____ Extracted material
### src/rtl/remap_reduce_pipe.sv
// remap_reduce_pipe: per-lane two-step bit remap plus selectable reduction,
// carried through STAGES registered slots under a valid/ready handshake.
// Optional feature: define REMAP_REDUCE_CNT_EN to add the saturating
// completed-transfer counter on out_count.

// Per-lane remap (output-reuse step r, cross-inverting step y) and reduction.
module remap_reduce_lane #(
  parameter int WIDTH = 4
) (
  input  logic [WIDTH-1:0] x,
  input  logic [1:0]       mode,
  output logic [WIDTH-1:0] y,
  output logic             red
);
  logic [WIDTH-1:0] r;
  // Only the lane MSB feeds the remap; the remaining bits are intentionally dropped.
  logic unused_low;
  assign unused_low = ^x[WIDTH-2:0];

  // Step r: each bit reuses an already-computed bit of r.
  always_comb begin
    r = '0;
    r[WIDTH-1] = x[WIDTH-1];
    r[WIDTH-2] = r[WIDTH-1];
    for (int i = WIDTH-3; i >= 1; i--) r[i] = ~r[i+1];
    r[0] = r[2] & r[1];
  end

  // Step y: crosses and inverts bits of r.
  always_comb begin
    y = '0;
    y[WIDTH-1] = r[WIDTH-1];
    y[WIDTH-2] = r[1];
    for (int i = WIDTH-3; i >= 1; i--) y[i] = ~r[i+1];
    y[0] = ~r[0];
  end

  // Reduction across all bits of y, operator picked by mode.
  always_comb begin
    red = 1'b0;
    case (mode)
      2'b00:   red = &y;
      2'b01:   red = |y;
      2'b10:   red = ^y;
      default: red = ~(&y);
    endcase
  end
endmodule

module remap_reduce_pipe #(
  parameter int WIDTH    = 4,
  parameter int CHANNELS = 2,
  parameter int STAGES   = 2
) (
  input  logic                      clk,
  input  logic                      rst,
  input  logic                      in_valid,
  output logic                      in_ready,
  input  logic [CHANNELS*WIDTH-1:0] in_data,
  input  logic [1:0]                in_mode,
  output logic                      out_valid,
  input  logic                      out_ready,
  output logic [CHANNELS*WIDTH-1:0] out_data,
  output logic [CHANNELS-1:0]       out_red
`ifdef REMAP_REDUCE_CNT_EN
  ,output logic [15:0]              out_count
`endif
);
  localparam int DW = CHANNELS*WIDTH;

  logic [DW-1:0]       lane_y;
  logic [CHANNELS-1:0] lane_red;

  // Result is fully formed at acceptance; stages only transport it.
  for (genvar c = 0; c < CHANNELS; c++) begin : g_lane
    remap_reduce_lane #(.WIDTH(WIDTH)) u_lane (
      .x    (in_data[c*WIDTH +: WIDTH]),
      .mode (in_mode),
      .y    (lane_y[c*WIDTH +: WIDTH]),
      .red  (lane_red[c])
    );
  end

  logic [STAGES-1:0]                 vld_q, vld_d;
  logic [STAGES-1:0][DW-1:0]         data_q, data_d;
  logic [STAGES-1:0][CHANNELS-1:0]   red_q, red_d;
  logic                              adv;

  // Whole chain moves together; it only stalls when the last slot is blocked.
  assign adv      = ~out_valid | out_ready;
  assign in_ready = adv;

  assign out_valid = vld_q[STAGES-1];
  assign out_data  = data_q[STAGES-1];
  assign out_red   = red_q[STAGES-1];

  // Next-state of the slot chain: shift on advance, hold otherwise.
  always_comb begin
    vld_d  = vld_q;
    data_d = data_q;
    red_d  = red_q;
    if (adv) begin
      vld_d[0]  = in_valid;
      data_d[0] = lane_y;
      red_d[0]  = lane_red;
      for (int s = 1; s < STAGES; s++) begin
        vld_d[s]  = vld_q[s-1];
        data_d[s] = data_q[s-1];
        red_d[s]  = red_q[s-1];
      end
    end
  end

  // Slot registers; reset drops everything in flight.
  always_ff @(posedge clk) begin
    if (rst) begin
      vld_q  <= '0;
      data_q <= '0;
      red_q  <= '0;
    end else begin
      vld_q  <= vld_d;
      data_q <= data_d;
      red_q  <= red_d;
    end
  end

`ifdef REMAP_REDUCE_CNT_EN
  logic [15:0] cnt_q, cnt_d;

  // Count completed output transfers, sticking at all-ones.
  always_comb begin
    cnt_d = cnt_q;
    if (out_valid && out_ready && (cnt_q != 16'hFFFF)) cnt_d = cnt_q + 16'd1;
  end

  // Counter register.
  always_ff @(posedge clk) begin
    if (rst) cnt_q <= '0;
    else     cnt_q <= cnt_d;
  end

  assign out_count = cnt_q;
`endif
endmodule

### config.mk
export PLATFORM = sky130hd
export DESIGN_NAME = remap_reduce_pipe
export DESIGN_NICKNAME = d
export VERILOG_FILES = /design/src/rtl/remap_reduce_pipe.sv
export SDC_FILE = /design/constraint.sdc
export NUM_CORES = 1
export LEC_CHECK = 0
export ABC_AREA = 1
export CORE_MARGIN = 8
export CORE_UTILIZATION = 37
export CTS_BUF_LIST = sky130_fd_sc_hd__clkbuf_16
export CTS_CLUSTER_SIZE = 20
export DETAILED_ROUTE_END_ITERATION = 12
export PLACE_DENSITY = 0.78
export SLEW_MARGIN = 0
export SYNTH_ARGS = -nofsm -noshare
export SYNTH_HDL_FRONTEND = slang
export SYNTH_SLANG_ARGS = --single-unit
### constraint.sdc
create_clock -name clk -period 0.9 [get_ports clk]
set_input_delay 0.09 -clock clk [delete_from_list [all_inputs] [get_ports clk]]
set_output_delay 0.09 -clock clk [all_outputs]
set_load 0.05 [all_outputs]
==> summary.txt <==
Run status
  • Status: finished, violations left
  • Failing checks: negative setup slack

Setup path
  • Element type at the critical path end: primary output
  • Setup crit start kind: flop
  • CP Data Required Time: 0.81 ns
  • Crit Path Max Fanout: 3
  • Critical path class: flop to primary output
  • Arr. time, crit path: 0.94 ns

Detailed routing
  • Via Count: 600
  • Average wire per standard cell: 12.9 um
  • Pre-Repair DR Iteration Count: 4
  • Antenna-violating nets left: 0
  • Initial drt markers: 11
  • Drt total wl: 1650 um
  • Via density per instance: 4.69
  • DRC violations left: 0

Global routing
  • Vias in the first global route: 625
  • Largest net degree at the start of global routing: 13
  • GRT Overall Usage: 10.4%
  • Global-route wire length before repair: 2680 um
  • Initial antenna violation count: 0
  • GR Overflow Total: 0

Clock tree
  • Htree depth: 1
  • Post-CTS Hold Fix Bufs: 0
  • Clk slew on worst S/H paths: 0.05 ns
  • CTS tree: built
  • Clk sinks: 16
  • CTS Buf Count: 3
  • CTS Buffer Depth: 2
  • Clk_lat worst skew: 0.24 ns
  • Root Driver: clkbuf_16

Synth
  • Async set or reset register ratio after synthesis: 0%
  • Synth Register Bits: 16
  • Warnings, synthesis: 0
  • Syn nets: 96
  • Avg Cell Area, Syn: 8.16 sq um
  • Yosys top cell area share: 47.9%
  • Distinct cells, synth: 15
  • Most used DFF post-synth: dfxtp_1
  • Mapped cell area: 669 sq um
  • Post-synth EDFFs: 0
  • Dominant cells by area after synthesis: dfxtp_1 48%, buf_4 12%, nor2_1 9.5%, o21ai_0 6.0%, a21oi_1 4.5%
  • Synth top cells by count: 17 x nor2_1, 16 x dfxtp_1, 11 x buf_4, 8 x o21ai_0, 6 x a21oi_1
  • Count leader, synth: nor2_1
  • Yosys top cell by area: dfxtp_1
  • Syn Inst Count: 82
  • Seq/Total Area, Yosys: 47.9%

Timing
  • Fmax: 972 MHz
  • Worst-margin pin slew: 0.254 ns
  • Final worst slack: -0.129 ns
  • # setup viols final: 13
  • RSZ-0062 raised after global routing: true
  • Clk_skew: 0.00108 ns
  • Slew margin rel.: 83.0%
  • Max Slew Vio Count: 0
  • Final min period: 1.03 ns
  • Final Hold Viols: 0
  • Setup TNS: -1.08 ns
  • Period utilization: 114%

Placement
  • GPL Wtd Cong: 0.745
  • Quantity of I/O buffers inserted on ports: 19
  • Dpl cells: 120
  • DP Wirelength: 1110 um
  • Post-placement cell area: 993 sq um

Layout
  • Fin nets: 118
  • Non-filler cells, final: 128
  • Fillers: 118
  • Layout cells sized above 1: 51.5%
  • P&R area growth vs syn: 74.0%
  • Diode count: 0
  • Post-route cell area: 1160 sq um

Floorplan
  • Num ports: 26
  • Die ar.: 3430 sq um
  • Die Y: 58.5 um
  • Core area: 1710 sq um
  • Initial core utilization: 39.2%
  • Die X: 58.5 um
  • Rows: 15

Power
  • PD cells: 1830 nW/um^2
  • Power Total: 2.13 mW
  • Pleak: 0.506 nW
  • Peak supply drop: 1580 uV

Min path
  • Hold Crit Class: primary input to flop

Job
  • Max-Cap Viols: 0
==> metal layers <==
layer  part of all wire, %  up-vias  routed length, um  GRT usage (%)
met5                     0        -                  0              0
met4                   4.9        0                 81           8.04
met3                   9.5        8                157           4.57
met2                    51       31                842           18.0
met1                    35      271                571           9.27
li1                      -      290                  -              -
==> cell families (layout without fill, tap and decap cells) <==
logic type / after synthesis / count (layout) / synth area share (%)
buf+inv: 21 / 42 / 20.2
simple gates: 26 / 26 / 17.2
flops: 16 / 16 / 47.9
compound gates: 19 / 19 / 14.8
==> state kept, by name, indices dropped and copies added (netlist names) <==
signal / count
vld_q: 2
out_red: 2
red_q: 2
out_data: 5
data_q: 5
==> final timing paths <==
check,start,endpoint,slack [ns],cells past startpoint
min reg2reg,red_q[0],out_red[0],0.45,2
max reg2reg,vld_q[1],data_q[6],-0.10,5
max,vld_q[1],in_ready,-0.13,3
min,out_ready,red_q[0],0.32,5
==> power breakdown <==
part | switching (mW) | leakage [nW] | internal [mW]
Sequential | 0.0519 | 0.137 | 0.761
Combinational | 0.240 | 0.331 | 0.230
Clock | 0.257 | 0.0385 | 0.587
Total | 0.549 | 0.506 | 1.58
==> worst max-delay path: stages, from the launching register on <==
cell and delay (ns):
dfxtp_4 0.37, nand2_8 0.06, buf_12 0.12, buf_12 0.14
==> metrics by stage <==
stage          util, %  hold slack (ns)  setup WS [ns]
4_1_cts           65.5            0.460         -0.130
2_1_floorplan        -            0.152        -0.0447
6_report          68.2            0.317         -0.129
3_5_place_dp      58.2            0.453         -0.270
5_1_grt           68.2            0.384         -0.143
3_3_place_gp      58.2            0.442         -0.224
==> layout by cell type (no fill, tap or decap) <==
cell type	n
nand2_4	1
inv_4	1
clkbuf_16	3
buf_12	13
inv_2	2
o21ai_2	7
clkdlybuf4s50_1	6
nand2_1	4
nand2_2	1
o21ai_1	5
buf_4	8
nand3_2	1
dfxtp_4	3
nand3_1	1
nor2_2	2
dlymetal6s2s_1	1
dfxtp_1	8
clkinv_1	1
a21oi_1	4
buf_6	1
a21oi_2	3
dfxtp_2	5
inv_1	5
inv_8	1
nor2_1	15
nand2_8	1
==> layout make-up <==
| class | count | area, sq um | area share [%] |
|---|---|---|---|
| clock buffer | 3 | 75.1 | 6.44 |
| clock inverter | 1 | 3.75 | 0.322 |
| timing repair buffer | 29 | 404 | 34.7 |
| multi-input combinational | 45 | 269 | 23.1 |
| sequential | 16 | 338 | 29.0 |
| inverter | 8 | 37.5 | 3.22 |
| timing repair inverter | 1 | 6.26 | 0.537 |
| tap | 25 | 31.3 | 2.69 |
==> repair_timing <==
item / in CTS / in global routing
setup buffers: 3 / 0
pin swaps: 1 / 1
gates cloned: 0 / 1
resized for setup: 8 / 15
setup endpoints to repair: 16 / 20
Power figures use the tool's default switching activity.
________
-- Problem description --
Nothing but a number should be given: the count of lines in the entries that contain the word "gates".

-- Result below --
3